**Directions for this task**
Return the run of lines below that opens with the line containing "## through the flow" and closes with the line containing "setup buffers,5,7", keeping each one exact.

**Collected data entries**
========================================

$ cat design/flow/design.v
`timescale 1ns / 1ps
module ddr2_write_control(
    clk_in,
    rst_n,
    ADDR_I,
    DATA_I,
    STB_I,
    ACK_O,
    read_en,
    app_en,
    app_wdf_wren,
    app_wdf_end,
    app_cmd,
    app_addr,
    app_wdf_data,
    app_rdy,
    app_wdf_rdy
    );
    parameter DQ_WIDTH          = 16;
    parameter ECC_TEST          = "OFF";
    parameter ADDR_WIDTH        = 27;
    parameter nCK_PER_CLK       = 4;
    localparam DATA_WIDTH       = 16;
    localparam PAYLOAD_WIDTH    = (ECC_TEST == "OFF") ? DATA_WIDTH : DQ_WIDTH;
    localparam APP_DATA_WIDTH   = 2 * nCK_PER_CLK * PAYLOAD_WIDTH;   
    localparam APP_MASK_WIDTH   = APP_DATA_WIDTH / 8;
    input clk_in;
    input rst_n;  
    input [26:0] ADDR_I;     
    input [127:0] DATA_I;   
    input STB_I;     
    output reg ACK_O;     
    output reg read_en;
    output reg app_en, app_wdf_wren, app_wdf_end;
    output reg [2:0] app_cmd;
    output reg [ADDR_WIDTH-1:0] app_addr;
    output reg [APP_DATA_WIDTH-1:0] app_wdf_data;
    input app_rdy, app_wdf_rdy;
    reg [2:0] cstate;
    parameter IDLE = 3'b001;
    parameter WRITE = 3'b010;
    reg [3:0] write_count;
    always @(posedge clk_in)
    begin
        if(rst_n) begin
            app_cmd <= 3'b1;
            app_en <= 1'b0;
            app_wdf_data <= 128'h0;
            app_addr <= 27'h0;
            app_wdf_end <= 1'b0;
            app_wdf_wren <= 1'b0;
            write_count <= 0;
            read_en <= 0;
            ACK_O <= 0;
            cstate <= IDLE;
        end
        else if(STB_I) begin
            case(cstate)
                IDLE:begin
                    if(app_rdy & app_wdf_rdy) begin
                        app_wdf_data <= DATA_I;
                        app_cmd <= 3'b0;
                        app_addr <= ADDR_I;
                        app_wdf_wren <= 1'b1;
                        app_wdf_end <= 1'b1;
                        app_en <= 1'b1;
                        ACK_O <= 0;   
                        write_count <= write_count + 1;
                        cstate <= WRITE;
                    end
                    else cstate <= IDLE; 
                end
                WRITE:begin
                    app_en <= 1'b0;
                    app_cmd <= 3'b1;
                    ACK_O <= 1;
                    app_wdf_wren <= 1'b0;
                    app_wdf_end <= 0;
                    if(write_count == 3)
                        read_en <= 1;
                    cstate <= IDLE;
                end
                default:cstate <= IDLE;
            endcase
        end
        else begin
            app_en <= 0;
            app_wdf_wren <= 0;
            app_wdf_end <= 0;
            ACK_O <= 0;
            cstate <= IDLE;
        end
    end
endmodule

========================================

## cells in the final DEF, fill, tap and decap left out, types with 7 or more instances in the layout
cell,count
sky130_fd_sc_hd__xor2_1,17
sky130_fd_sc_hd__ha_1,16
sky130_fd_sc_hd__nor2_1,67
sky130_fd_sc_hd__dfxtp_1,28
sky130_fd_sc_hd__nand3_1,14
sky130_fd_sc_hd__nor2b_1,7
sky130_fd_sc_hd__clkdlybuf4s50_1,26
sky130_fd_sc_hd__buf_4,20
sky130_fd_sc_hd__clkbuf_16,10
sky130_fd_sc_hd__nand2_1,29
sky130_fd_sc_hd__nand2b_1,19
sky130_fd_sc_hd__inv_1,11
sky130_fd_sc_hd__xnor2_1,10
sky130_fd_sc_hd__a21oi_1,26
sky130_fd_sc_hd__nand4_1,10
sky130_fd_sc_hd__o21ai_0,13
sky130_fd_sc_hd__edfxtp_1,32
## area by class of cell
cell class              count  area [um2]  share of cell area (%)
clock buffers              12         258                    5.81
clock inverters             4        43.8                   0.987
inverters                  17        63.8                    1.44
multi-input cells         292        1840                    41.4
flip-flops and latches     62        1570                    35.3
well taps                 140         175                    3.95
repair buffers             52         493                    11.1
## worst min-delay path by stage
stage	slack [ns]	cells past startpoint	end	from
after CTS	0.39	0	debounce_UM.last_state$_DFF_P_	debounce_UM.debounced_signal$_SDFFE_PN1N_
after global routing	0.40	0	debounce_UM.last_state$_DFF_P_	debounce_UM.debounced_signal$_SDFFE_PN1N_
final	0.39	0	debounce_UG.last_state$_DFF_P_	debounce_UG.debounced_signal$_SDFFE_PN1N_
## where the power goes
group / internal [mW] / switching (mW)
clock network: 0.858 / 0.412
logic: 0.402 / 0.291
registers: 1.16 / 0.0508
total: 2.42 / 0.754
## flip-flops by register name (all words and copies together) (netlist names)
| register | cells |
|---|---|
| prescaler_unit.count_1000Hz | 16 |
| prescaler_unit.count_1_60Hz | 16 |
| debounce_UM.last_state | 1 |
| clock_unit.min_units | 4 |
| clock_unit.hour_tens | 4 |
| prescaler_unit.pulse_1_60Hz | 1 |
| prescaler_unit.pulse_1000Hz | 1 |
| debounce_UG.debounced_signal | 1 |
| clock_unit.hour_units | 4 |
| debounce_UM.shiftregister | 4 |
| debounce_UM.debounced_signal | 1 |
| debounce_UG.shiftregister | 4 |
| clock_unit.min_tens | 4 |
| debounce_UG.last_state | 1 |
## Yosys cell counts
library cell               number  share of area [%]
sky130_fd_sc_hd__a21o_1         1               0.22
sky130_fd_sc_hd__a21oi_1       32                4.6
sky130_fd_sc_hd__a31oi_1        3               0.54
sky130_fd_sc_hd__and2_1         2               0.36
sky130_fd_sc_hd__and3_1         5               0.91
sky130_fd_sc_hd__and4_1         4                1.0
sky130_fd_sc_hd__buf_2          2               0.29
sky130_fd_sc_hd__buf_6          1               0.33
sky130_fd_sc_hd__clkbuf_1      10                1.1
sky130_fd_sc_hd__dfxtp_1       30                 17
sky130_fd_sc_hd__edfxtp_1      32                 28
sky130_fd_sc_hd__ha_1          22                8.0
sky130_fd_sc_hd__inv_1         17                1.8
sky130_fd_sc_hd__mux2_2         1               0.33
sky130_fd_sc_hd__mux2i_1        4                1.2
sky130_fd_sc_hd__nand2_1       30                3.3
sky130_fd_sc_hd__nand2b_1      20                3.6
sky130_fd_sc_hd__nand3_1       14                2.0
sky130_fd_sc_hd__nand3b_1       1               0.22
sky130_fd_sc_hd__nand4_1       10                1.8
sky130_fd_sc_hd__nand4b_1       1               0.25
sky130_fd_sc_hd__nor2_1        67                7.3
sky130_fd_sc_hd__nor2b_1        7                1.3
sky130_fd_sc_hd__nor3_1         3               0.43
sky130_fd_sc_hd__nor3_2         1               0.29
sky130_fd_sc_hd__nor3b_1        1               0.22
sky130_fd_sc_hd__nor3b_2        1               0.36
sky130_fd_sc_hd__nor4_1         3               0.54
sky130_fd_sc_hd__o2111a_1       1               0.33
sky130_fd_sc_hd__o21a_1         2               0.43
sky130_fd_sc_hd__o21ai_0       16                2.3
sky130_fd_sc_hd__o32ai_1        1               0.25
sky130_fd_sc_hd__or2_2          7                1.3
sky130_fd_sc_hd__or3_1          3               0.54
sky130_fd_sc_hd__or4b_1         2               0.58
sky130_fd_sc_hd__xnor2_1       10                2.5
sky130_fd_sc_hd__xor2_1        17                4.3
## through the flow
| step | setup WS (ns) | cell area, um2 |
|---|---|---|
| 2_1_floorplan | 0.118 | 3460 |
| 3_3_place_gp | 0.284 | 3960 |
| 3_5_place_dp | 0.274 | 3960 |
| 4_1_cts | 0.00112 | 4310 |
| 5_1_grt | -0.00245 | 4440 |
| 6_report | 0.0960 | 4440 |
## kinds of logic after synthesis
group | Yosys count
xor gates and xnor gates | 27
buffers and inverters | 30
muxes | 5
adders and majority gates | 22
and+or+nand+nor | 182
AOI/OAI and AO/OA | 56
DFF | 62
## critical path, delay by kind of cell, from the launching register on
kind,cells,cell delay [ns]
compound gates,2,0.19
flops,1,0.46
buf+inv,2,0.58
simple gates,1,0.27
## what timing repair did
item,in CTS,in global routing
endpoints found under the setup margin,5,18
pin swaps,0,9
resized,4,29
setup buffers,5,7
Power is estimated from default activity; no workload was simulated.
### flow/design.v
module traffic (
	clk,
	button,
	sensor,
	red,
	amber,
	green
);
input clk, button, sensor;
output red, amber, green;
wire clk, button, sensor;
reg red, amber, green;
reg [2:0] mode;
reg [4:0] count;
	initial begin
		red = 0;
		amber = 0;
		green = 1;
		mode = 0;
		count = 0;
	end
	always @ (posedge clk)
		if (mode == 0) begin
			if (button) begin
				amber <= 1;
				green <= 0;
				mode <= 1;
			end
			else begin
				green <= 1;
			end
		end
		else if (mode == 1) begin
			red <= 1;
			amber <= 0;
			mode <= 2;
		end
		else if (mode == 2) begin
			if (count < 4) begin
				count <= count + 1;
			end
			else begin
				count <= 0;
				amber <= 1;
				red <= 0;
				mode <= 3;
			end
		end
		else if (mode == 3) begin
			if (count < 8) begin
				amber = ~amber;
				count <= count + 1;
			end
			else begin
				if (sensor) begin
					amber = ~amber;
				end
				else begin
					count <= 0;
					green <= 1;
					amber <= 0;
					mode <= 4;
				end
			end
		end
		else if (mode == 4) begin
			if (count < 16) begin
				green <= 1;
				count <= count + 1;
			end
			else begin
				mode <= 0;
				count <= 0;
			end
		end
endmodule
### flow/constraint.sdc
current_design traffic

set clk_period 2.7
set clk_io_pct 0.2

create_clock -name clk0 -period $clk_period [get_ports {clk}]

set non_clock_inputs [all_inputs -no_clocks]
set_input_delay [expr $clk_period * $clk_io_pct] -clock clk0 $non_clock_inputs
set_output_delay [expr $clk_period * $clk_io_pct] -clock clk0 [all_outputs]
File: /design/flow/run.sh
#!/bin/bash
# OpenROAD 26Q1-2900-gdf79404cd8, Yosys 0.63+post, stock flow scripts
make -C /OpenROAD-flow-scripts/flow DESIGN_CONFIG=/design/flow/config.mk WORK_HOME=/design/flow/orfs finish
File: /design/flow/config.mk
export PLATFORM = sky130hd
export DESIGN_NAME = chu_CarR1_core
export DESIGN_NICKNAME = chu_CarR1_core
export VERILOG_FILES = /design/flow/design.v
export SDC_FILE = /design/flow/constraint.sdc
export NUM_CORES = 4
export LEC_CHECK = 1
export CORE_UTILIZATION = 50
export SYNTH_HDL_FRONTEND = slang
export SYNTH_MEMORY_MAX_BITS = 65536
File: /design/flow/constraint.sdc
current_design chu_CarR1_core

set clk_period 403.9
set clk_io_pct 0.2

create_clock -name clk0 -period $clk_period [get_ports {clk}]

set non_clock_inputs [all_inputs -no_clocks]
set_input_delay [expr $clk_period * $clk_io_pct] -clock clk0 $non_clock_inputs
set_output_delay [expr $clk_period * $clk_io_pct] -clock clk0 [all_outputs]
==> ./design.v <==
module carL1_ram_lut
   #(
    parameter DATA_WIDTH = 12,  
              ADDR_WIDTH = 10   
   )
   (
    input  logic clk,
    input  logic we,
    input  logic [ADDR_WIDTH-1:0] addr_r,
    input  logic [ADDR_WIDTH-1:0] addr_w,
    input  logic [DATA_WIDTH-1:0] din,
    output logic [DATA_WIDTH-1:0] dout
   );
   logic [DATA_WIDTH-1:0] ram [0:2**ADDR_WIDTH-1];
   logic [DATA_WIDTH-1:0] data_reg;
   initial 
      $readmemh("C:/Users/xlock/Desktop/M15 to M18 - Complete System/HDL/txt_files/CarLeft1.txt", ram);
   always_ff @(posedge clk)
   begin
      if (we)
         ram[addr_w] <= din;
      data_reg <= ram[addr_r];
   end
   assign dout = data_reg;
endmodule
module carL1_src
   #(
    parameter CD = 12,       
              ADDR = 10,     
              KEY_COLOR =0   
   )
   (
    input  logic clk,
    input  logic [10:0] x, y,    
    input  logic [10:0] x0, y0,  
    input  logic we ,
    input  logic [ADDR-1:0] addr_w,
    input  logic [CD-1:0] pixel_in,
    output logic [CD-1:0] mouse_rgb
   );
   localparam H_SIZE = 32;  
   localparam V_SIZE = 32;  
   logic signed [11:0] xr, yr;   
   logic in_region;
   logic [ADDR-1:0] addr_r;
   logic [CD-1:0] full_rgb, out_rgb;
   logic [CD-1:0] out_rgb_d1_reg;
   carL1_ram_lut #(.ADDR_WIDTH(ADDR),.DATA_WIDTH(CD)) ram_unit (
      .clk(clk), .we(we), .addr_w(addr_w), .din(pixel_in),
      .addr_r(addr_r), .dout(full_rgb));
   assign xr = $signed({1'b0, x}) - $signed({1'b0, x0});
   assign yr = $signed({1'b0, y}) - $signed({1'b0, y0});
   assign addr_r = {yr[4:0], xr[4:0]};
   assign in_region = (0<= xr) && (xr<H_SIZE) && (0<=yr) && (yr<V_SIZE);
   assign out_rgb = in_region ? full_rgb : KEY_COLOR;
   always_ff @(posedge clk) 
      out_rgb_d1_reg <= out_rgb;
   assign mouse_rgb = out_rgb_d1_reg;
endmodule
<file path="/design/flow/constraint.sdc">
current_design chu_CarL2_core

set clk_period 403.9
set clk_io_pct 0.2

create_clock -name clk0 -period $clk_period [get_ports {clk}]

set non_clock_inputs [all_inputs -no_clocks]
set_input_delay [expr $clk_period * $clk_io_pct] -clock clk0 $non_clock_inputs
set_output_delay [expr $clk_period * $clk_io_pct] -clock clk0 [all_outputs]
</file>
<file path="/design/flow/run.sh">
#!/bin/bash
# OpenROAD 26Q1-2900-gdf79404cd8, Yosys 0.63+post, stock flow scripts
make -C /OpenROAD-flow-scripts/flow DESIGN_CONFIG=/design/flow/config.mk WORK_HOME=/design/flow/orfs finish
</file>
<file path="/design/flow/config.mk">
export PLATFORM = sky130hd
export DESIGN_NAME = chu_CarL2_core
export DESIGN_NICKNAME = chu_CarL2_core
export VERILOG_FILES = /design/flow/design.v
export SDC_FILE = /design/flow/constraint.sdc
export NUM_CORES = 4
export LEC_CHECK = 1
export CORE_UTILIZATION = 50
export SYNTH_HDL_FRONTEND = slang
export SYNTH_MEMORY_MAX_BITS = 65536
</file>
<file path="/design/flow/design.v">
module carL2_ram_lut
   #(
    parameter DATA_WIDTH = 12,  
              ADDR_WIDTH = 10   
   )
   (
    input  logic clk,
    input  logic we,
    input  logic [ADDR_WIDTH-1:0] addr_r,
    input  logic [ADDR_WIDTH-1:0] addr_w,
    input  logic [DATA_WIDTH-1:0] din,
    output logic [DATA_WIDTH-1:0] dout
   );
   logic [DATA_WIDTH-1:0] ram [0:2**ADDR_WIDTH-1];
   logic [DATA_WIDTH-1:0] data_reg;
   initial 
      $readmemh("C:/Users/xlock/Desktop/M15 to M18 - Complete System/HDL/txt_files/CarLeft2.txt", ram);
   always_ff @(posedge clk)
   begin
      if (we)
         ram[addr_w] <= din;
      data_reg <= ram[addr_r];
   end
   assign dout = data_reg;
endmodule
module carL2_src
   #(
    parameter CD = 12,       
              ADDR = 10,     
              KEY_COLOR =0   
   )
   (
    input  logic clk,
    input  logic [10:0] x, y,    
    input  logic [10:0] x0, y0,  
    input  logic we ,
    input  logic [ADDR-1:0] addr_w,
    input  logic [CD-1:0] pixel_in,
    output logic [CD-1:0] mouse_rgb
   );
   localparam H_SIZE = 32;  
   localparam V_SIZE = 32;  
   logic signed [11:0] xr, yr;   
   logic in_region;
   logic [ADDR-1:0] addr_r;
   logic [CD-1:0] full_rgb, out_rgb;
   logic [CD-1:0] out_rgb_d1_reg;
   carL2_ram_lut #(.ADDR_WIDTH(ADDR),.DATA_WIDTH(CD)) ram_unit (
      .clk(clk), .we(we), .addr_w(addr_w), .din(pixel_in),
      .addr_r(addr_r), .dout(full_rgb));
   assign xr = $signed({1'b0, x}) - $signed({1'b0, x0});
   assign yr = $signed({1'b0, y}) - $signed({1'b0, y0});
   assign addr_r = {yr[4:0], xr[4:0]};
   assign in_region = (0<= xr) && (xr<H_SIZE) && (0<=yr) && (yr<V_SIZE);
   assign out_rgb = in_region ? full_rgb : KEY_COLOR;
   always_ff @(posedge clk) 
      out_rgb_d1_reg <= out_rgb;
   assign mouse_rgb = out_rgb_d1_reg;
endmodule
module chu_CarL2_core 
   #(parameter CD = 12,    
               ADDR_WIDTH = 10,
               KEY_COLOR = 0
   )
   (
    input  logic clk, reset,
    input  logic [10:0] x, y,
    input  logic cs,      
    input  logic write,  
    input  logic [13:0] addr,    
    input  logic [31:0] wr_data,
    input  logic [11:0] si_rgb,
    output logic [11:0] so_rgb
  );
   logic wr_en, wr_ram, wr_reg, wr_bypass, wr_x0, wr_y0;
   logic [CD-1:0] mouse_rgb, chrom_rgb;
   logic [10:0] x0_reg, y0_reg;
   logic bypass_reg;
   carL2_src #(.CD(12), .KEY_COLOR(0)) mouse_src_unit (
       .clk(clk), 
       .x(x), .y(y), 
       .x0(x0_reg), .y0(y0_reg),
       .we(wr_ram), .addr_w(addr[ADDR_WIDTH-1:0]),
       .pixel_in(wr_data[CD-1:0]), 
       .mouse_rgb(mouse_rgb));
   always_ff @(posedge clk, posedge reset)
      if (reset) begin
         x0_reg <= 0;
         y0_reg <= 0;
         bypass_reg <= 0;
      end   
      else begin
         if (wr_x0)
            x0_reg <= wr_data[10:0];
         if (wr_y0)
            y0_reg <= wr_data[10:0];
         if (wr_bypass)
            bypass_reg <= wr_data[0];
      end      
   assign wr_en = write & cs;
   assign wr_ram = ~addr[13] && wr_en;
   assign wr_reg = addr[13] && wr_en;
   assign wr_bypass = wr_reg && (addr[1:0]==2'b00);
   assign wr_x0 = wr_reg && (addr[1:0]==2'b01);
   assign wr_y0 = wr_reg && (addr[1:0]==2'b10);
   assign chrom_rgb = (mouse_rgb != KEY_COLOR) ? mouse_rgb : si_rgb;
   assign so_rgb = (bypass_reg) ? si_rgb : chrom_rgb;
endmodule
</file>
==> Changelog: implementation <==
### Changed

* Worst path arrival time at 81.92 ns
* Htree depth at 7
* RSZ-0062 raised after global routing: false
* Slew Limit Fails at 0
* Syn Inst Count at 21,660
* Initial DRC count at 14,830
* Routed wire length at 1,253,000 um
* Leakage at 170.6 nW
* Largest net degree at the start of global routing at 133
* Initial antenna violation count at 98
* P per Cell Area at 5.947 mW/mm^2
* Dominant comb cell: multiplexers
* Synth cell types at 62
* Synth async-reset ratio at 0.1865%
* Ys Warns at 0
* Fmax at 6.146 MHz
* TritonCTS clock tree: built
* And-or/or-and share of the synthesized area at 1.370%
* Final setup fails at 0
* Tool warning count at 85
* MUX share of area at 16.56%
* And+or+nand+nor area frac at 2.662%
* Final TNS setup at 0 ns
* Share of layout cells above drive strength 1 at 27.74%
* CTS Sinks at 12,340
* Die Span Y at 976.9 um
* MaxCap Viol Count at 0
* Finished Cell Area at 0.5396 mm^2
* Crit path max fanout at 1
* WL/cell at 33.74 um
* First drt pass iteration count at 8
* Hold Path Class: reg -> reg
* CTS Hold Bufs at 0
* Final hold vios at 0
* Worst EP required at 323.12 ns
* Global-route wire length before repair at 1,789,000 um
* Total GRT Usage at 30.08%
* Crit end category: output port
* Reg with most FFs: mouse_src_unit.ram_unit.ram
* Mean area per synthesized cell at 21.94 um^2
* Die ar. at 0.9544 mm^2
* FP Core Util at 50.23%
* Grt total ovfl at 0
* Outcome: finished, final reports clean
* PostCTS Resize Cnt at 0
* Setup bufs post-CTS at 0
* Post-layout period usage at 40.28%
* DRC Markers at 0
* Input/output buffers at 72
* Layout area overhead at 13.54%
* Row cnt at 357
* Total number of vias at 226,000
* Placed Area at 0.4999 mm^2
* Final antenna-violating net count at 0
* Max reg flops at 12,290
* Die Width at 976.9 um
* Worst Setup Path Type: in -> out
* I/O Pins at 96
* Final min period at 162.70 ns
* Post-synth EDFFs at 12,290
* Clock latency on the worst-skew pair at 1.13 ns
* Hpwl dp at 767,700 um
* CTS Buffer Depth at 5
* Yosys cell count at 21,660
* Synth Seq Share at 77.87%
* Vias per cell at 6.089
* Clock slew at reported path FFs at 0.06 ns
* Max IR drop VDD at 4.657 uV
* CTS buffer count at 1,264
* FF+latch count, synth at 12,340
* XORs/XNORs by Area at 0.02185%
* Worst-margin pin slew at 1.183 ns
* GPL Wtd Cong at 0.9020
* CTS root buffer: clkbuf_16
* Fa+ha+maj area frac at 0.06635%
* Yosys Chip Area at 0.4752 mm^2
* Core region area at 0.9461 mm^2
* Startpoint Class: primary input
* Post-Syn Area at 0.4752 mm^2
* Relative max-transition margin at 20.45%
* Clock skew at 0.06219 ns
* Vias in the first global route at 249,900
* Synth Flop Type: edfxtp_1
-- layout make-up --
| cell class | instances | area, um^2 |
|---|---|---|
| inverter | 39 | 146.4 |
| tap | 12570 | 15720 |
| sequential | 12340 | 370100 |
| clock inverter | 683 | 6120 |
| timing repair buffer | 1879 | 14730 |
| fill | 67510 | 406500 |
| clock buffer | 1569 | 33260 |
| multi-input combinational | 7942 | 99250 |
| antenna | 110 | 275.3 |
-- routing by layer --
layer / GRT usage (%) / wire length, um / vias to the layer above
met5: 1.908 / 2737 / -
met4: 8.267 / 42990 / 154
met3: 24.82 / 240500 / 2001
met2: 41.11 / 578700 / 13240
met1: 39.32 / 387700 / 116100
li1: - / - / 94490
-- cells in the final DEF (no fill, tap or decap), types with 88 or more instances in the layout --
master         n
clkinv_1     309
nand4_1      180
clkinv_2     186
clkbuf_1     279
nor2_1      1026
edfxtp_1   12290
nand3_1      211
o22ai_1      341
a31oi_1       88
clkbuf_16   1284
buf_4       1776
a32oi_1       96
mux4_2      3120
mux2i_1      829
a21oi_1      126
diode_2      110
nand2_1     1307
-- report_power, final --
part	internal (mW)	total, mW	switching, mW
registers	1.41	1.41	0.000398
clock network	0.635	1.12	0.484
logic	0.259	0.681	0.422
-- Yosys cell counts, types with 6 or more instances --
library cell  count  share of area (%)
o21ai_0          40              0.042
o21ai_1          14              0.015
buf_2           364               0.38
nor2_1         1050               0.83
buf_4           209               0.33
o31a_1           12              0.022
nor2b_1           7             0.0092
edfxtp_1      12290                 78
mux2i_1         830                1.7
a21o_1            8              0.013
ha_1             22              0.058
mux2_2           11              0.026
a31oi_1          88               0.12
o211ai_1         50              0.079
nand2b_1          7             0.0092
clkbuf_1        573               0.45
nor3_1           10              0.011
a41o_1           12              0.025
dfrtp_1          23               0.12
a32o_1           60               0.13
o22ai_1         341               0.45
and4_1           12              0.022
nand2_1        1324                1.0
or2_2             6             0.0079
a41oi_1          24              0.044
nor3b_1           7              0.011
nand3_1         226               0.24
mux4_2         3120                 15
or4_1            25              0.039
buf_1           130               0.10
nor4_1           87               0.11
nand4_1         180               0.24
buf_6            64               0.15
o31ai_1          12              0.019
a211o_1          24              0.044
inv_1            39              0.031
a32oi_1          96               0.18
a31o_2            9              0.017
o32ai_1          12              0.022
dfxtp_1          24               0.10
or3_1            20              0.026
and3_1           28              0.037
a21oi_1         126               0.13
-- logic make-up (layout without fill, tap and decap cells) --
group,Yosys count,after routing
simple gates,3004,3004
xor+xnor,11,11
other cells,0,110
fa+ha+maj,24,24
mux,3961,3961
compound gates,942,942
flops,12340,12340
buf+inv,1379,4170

========================================

**Response**
## through the flow
| step | setup WS (ns) | cell area, um2 |
|---|---|---|
| 2_1_floorplan | 0.118 | 3460 |
| 3_3_place_gp | 0.284 | 3960 |
| 3_5_place_dp | 0.274 | 3960 |
| 4_1_cts | 0.00112 | 4310 |
| 5_1_grt | -0.00245 | 4440 |
| 6_report | 0.0960 | 4440 |
## kinds of logic after synthesis
group | Yosys count
xor gates and xnor gates | 27
buffers and inverters | 30
muxes | 5
adders and majority gates | 22
and+or+nand+nor | 182
AOI/OAI and AO/OA | 56
DFF | 62
## critical path, delay by kind of cell, from the launching register on
kind,cells,cell delay [ns]
compound gates,2,0.19
flops,1,0.46
buf+inv,2,0.58
simple gates,1,0.27
## what timing repair did
item,in CTS,in global routing
endpoints found under the setup margin,5,18
pin swaps,0,9
resized,4,29
setup buffers,5,7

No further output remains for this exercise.